## Task to complete:
Which of the lines in the data mention the string "default"? List them all.

## Data excerpts:
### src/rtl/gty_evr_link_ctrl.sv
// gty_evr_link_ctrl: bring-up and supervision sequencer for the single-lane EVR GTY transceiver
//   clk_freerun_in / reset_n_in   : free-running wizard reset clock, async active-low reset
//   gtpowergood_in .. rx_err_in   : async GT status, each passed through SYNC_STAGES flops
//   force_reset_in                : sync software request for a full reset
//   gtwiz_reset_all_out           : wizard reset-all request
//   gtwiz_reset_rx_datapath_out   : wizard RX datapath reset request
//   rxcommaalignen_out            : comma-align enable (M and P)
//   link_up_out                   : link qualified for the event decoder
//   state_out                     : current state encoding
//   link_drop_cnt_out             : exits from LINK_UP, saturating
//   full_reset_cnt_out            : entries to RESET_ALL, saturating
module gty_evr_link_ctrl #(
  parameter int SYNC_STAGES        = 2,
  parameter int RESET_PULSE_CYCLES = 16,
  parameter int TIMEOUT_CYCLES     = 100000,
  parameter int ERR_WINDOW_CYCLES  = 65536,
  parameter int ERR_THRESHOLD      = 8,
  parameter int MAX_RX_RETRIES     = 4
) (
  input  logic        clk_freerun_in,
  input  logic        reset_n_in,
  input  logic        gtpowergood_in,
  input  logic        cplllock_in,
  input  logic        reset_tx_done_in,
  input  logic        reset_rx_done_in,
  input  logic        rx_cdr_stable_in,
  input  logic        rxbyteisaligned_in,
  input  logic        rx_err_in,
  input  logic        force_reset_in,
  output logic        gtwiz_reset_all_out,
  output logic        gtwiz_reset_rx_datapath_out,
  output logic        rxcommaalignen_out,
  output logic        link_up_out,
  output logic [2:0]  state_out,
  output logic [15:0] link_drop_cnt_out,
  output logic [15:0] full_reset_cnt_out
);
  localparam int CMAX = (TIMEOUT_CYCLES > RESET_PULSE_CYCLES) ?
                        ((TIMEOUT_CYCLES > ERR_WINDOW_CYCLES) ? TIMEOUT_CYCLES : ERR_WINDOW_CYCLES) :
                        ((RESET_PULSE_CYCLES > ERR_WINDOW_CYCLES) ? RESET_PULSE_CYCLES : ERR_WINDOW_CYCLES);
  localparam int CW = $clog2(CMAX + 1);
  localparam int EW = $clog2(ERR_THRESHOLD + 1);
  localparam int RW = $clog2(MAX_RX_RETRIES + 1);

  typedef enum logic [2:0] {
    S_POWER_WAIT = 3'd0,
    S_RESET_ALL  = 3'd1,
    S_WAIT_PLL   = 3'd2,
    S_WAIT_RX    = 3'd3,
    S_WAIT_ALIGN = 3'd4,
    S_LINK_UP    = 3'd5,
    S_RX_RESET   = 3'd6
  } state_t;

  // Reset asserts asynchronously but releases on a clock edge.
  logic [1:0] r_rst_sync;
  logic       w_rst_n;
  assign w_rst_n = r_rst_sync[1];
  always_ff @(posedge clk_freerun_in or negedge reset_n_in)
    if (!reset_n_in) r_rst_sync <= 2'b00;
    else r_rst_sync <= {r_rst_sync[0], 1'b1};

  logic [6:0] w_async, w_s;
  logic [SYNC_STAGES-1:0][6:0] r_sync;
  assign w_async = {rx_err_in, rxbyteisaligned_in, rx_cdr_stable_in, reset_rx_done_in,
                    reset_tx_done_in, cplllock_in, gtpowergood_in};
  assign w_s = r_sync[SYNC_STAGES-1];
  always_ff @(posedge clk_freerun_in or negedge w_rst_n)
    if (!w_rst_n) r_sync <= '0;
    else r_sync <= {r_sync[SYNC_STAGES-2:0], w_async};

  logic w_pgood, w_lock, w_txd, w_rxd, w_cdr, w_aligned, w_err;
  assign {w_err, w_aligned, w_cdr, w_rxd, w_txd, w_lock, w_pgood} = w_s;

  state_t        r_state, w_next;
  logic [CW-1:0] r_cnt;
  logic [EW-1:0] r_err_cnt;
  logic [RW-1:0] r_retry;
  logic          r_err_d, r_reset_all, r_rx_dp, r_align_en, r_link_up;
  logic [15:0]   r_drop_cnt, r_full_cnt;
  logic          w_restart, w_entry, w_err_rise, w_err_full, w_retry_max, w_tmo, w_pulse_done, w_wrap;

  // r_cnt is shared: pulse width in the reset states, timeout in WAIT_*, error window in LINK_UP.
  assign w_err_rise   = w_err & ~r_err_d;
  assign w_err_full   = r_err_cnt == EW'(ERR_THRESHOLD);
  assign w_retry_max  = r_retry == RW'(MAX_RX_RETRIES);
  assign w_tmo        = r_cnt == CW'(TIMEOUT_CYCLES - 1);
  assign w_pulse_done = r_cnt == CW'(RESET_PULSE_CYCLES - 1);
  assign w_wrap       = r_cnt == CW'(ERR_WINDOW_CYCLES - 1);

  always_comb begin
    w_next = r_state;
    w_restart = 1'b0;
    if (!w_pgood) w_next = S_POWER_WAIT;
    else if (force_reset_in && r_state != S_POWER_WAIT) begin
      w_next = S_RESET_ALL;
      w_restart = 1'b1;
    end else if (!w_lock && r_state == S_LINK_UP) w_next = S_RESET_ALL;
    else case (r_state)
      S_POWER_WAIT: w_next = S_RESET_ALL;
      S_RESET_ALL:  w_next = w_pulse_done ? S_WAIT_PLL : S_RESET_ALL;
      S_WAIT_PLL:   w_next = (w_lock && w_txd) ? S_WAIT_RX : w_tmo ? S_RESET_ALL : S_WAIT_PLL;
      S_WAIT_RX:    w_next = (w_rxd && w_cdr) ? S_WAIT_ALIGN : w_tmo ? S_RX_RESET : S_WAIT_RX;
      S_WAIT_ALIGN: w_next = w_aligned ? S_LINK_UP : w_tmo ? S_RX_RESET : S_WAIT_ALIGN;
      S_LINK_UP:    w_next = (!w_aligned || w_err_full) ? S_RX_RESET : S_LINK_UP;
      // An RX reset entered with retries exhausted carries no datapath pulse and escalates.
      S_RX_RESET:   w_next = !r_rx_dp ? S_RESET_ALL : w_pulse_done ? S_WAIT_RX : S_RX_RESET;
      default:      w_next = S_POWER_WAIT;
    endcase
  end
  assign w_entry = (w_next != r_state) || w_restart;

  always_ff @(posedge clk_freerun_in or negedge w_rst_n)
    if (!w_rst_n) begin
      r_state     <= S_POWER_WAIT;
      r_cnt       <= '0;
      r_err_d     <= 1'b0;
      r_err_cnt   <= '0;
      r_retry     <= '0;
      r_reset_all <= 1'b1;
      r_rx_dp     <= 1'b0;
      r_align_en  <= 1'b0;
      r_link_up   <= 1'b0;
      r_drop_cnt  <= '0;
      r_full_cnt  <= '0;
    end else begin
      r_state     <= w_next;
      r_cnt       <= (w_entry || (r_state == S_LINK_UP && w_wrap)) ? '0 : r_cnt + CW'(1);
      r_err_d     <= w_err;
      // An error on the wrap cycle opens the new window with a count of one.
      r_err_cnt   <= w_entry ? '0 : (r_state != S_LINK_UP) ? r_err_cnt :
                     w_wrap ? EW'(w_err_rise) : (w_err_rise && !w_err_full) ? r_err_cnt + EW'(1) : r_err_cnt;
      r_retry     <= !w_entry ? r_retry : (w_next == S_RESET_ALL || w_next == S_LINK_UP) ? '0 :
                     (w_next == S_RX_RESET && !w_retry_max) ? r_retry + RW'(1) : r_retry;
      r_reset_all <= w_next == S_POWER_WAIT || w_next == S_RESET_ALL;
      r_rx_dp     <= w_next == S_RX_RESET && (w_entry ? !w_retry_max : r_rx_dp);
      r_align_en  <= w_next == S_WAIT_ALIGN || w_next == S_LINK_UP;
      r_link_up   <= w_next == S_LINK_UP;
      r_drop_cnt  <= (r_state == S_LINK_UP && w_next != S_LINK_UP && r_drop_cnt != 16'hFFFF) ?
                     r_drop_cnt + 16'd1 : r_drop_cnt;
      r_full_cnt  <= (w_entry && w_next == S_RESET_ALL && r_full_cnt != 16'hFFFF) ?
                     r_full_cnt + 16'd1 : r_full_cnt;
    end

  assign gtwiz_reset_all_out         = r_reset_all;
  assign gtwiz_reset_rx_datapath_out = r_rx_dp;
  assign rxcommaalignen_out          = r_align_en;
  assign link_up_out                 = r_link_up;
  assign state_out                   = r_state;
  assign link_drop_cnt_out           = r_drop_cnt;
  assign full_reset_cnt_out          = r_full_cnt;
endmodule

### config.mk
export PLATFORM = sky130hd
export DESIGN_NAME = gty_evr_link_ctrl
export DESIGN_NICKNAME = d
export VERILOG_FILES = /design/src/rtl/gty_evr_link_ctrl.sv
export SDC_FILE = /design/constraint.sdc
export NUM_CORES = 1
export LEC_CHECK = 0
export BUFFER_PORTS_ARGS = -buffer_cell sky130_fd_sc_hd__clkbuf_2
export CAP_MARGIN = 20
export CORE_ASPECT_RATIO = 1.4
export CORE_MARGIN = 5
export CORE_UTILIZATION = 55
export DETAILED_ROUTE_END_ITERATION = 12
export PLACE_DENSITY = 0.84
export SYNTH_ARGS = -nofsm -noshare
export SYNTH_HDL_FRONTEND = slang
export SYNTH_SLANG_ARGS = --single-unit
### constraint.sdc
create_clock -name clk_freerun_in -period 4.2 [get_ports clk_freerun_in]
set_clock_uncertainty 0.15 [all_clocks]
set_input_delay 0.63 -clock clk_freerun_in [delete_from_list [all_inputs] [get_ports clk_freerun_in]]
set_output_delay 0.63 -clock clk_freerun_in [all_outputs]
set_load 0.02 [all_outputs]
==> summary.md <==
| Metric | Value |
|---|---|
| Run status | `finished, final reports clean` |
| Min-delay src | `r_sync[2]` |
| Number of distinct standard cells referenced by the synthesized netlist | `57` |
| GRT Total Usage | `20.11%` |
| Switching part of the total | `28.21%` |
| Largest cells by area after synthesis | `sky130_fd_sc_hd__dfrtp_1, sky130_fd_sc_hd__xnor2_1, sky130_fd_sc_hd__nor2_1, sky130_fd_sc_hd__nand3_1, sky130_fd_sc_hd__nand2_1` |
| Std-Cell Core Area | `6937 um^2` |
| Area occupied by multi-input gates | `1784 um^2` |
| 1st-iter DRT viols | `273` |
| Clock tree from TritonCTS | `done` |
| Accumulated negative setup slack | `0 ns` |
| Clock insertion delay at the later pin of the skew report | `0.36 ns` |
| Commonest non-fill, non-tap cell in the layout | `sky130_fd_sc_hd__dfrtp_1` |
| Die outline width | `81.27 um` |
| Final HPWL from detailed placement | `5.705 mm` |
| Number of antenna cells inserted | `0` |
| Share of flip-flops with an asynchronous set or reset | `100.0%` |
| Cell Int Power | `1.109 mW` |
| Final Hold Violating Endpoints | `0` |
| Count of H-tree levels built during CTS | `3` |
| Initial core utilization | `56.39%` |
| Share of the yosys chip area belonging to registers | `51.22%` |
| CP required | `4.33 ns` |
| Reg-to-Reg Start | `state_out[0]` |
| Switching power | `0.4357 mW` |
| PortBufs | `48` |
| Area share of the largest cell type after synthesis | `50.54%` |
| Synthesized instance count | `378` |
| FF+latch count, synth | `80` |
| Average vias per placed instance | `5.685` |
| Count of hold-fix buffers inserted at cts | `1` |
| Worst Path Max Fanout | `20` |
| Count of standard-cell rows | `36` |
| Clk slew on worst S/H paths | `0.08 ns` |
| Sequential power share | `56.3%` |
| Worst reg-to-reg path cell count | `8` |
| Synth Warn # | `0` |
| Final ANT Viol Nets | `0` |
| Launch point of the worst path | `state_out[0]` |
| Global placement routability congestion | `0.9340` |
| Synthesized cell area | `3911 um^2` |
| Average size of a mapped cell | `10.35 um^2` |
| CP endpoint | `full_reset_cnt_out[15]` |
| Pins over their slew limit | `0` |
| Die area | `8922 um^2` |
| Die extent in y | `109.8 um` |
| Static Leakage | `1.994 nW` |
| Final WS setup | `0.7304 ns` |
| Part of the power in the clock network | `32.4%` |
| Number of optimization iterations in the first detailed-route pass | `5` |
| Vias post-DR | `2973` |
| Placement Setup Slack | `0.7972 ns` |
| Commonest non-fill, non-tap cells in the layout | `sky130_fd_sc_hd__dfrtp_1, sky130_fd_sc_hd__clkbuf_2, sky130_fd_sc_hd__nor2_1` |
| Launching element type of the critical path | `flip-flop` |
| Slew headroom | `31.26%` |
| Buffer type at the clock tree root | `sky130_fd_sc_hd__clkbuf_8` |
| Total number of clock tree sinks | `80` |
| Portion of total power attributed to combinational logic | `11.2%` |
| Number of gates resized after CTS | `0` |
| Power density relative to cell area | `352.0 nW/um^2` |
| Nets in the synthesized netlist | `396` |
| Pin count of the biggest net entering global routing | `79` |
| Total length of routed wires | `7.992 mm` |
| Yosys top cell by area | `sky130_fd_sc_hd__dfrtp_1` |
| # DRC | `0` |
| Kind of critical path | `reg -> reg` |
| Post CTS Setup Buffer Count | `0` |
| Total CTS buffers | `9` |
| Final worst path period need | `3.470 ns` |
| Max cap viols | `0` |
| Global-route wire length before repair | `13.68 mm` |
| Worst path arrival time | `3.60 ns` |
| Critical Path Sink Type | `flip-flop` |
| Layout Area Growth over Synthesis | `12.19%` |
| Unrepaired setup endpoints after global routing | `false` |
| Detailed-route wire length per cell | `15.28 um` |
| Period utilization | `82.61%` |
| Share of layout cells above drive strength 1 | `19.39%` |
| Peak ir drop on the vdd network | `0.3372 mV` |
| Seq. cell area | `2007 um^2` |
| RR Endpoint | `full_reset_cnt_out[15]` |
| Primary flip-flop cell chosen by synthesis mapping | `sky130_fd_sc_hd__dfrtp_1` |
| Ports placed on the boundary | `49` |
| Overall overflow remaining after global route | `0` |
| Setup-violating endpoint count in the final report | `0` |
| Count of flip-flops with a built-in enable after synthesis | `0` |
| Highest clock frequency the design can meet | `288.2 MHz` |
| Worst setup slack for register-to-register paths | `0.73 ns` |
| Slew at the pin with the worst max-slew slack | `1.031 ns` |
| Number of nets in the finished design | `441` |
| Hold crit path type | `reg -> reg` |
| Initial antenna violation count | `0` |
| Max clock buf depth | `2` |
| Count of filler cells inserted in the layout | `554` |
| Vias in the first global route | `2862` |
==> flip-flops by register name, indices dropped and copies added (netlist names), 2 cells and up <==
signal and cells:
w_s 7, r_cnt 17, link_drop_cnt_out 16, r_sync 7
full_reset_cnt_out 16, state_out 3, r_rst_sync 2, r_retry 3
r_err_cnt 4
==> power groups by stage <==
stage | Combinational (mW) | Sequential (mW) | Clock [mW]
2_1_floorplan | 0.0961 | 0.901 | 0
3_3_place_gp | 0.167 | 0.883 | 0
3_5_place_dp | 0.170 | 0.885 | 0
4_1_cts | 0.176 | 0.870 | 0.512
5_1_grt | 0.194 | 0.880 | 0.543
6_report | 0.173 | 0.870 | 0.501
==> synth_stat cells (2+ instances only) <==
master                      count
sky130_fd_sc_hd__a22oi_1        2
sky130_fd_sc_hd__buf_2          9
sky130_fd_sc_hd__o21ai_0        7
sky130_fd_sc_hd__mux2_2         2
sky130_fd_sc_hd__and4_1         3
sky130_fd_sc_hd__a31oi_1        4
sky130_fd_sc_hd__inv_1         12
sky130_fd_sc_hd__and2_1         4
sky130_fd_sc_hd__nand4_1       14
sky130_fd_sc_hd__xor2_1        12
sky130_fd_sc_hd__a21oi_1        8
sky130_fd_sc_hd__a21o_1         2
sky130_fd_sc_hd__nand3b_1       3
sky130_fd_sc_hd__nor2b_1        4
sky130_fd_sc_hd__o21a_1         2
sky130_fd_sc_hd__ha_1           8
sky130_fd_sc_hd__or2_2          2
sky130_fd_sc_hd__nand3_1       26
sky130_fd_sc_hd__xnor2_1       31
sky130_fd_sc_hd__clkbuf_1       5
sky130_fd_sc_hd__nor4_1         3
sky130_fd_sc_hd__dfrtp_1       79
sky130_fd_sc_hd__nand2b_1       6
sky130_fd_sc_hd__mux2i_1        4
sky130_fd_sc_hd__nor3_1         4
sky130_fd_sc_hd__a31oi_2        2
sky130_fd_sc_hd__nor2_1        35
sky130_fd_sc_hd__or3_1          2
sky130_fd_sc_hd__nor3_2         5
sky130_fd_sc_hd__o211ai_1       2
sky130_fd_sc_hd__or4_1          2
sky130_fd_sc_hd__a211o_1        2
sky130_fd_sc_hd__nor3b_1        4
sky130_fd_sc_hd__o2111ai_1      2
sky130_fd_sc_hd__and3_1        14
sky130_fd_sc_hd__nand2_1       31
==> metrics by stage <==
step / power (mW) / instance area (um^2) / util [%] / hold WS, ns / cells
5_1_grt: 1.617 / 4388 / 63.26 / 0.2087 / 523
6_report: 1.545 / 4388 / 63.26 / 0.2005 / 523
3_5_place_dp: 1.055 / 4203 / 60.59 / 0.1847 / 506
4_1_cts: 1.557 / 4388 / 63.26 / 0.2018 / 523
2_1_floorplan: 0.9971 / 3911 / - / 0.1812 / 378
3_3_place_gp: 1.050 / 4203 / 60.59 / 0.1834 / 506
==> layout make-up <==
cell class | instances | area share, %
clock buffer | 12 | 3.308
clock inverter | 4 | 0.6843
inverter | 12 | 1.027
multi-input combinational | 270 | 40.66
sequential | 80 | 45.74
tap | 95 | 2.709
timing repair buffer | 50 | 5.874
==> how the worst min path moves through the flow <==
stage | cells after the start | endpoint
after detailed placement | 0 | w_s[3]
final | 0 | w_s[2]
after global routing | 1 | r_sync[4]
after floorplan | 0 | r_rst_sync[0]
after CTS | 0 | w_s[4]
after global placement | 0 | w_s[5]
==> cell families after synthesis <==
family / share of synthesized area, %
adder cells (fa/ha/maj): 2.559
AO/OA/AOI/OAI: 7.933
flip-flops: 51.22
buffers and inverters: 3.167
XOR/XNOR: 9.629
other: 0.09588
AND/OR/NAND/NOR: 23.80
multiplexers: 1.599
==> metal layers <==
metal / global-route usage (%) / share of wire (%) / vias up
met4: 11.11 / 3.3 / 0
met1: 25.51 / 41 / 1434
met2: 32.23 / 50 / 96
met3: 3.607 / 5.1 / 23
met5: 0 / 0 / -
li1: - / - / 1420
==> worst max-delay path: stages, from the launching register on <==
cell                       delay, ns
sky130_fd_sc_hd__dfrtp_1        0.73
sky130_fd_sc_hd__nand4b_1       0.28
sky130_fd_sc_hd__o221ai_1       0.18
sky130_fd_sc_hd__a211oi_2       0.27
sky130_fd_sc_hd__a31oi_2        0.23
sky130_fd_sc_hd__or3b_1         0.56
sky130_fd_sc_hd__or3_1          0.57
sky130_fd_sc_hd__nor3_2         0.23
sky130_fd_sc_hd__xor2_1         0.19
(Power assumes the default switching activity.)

==

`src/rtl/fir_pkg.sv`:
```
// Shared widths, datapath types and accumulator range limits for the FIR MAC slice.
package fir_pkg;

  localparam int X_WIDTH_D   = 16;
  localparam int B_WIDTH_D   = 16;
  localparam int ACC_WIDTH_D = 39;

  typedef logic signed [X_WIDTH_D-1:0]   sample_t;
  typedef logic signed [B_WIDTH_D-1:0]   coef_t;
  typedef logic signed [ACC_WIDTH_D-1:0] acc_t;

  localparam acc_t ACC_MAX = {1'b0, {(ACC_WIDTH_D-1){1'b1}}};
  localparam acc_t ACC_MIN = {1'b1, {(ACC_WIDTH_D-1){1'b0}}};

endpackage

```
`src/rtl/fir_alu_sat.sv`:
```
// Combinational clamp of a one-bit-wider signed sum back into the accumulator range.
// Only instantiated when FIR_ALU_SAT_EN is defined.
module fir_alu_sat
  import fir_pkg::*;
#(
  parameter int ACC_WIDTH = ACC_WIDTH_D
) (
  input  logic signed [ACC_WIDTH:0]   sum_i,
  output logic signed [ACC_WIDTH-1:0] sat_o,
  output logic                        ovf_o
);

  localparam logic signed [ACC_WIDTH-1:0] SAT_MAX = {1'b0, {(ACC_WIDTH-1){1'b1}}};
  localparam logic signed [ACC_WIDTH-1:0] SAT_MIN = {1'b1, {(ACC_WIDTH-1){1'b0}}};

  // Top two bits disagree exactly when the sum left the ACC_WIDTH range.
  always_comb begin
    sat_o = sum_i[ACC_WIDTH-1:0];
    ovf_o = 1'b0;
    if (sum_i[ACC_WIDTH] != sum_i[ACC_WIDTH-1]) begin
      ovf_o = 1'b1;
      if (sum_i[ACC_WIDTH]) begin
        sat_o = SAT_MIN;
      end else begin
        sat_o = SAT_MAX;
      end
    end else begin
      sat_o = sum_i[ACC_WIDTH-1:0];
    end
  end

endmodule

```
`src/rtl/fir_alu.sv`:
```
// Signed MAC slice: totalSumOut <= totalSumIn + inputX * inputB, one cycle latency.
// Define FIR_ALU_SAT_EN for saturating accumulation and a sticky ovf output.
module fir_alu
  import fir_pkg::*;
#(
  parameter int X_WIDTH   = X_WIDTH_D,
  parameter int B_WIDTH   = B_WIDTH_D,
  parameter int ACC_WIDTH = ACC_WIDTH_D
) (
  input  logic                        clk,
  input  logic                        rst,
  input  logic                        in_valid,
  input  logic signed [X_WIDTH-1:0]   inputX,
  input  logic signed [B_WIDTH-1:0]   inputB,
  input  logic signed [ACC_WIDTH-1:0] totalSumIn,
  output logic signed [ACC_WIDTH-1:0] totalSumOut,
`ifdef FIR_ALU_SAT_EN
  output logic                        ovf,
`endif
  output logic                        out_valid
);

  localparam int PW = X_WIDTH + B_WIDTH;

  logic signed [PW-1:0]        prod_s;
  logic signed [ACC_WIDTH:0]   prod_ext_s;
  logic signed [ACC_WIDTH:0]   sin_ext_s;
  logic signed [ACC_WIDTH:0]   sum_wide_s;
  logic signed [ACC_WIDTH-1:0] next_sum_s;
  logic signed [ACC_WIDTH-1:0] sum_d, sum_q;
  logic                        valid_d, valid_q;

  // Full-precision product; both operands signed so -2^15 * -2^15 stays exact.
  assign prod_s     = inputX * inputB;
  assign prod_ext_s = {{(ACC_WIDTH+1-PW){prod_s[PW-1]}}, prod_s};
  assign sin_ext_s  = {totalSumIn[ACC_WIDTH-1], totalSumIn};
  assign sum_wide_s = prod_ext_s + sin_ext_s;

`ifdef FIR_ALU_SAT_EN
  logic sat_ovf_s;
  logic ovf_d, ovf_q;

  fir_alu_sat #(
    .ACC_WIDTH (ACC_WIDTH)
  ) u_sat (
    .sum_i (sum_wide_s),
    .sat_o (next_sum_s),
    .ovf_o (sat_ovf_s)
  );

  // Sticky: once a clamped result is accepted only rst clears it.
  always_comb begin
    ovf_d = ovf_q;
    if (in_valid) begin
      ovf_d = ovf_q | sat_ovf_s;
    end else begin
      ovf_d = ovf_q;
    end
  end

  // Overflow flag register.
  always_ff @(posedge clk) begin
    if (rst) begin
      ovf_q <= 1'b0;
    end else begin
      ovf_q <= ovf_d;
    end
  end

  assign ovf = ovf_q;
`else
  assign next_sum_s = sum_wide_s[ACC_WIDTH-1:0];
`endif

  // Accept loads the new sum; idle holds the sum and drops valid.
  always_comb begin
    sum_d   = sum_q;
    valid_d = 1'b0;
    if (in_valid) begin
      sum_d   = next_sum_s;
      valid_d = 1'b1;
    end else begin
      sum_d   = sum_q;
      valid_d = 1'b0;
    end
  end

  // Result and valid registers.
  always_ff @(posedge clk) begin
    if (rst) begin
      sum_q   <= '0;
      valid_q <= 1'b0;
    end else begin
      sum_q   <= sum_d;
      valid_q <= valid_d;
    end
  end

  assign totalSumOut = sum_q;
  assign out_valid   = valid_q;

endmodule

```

--

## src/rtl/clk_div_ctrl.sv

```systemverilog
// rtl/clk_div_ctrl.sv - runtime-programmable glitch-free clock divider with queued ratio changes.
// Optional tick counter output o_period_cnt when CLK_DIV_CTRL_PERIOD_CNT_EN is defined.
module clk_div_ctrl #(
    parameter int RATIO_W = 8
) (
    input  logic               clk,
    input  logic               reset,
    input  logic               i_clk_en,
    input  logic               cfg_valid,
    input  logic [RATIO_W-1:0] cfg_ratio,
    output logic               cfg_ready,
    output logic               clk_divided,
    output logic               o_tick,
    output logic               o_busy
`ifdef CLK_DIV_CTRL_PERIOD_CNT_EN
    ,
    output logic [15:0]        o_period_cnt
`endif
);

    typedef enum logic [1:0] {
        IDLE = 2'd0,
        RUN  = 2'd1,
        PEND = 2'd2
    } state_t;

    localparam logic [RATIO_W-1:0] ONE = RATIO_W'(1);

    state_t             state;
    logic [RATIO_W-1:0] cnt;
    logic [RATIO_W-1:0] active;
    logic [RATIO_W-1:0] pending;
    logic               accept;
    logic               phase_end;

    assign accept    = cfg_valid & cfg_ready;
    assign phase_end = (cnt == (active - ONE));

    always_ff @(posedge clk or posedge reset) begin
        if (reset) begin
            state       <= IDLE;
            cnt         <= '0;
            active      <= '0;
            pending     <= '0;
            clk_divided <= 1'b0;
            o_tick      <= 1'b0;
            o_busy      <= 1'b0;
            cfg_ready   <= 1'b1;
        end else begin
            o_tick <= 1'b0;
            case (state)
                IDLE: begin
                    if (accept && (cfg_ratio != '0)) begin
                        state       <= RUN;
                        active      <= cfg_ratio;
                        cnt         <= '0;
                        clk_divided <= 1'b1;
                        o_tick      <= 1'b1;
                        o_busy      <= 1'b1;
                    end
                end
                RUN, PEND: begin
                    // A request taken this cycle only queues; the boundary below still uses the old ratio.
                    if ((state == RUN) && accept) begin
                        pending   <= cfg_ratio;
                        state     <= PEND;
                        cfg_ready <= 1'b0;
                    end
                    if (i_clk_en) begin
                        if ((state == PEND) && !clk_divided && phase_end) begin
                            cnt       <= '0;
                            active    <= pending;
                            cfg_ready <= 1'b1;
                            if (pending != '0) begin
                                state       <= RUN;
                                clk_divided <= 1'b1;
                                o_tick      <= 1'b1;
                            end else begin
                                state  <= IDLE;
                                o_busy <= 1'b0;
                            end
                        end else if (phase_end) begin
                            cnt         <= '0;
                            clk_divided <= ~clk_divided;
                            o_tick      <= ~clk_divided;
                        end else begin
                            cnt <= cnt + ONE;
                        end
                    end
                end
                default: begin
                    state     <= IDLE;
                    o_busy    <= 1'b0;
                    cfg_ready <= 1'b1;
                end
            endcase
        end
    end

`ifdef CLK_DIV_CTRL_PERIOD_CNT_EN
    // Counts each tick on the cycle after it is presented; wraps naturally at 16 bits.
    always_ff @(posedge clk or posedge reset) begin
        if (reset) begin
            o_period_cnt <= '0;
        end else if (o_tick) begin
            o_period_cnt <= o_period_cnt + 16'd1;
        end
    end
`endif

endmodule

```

## Reply to the exercise:
      default:      w_next = S_POWER_WAIT;
(Power assumes the default switching activity.)
                default: begin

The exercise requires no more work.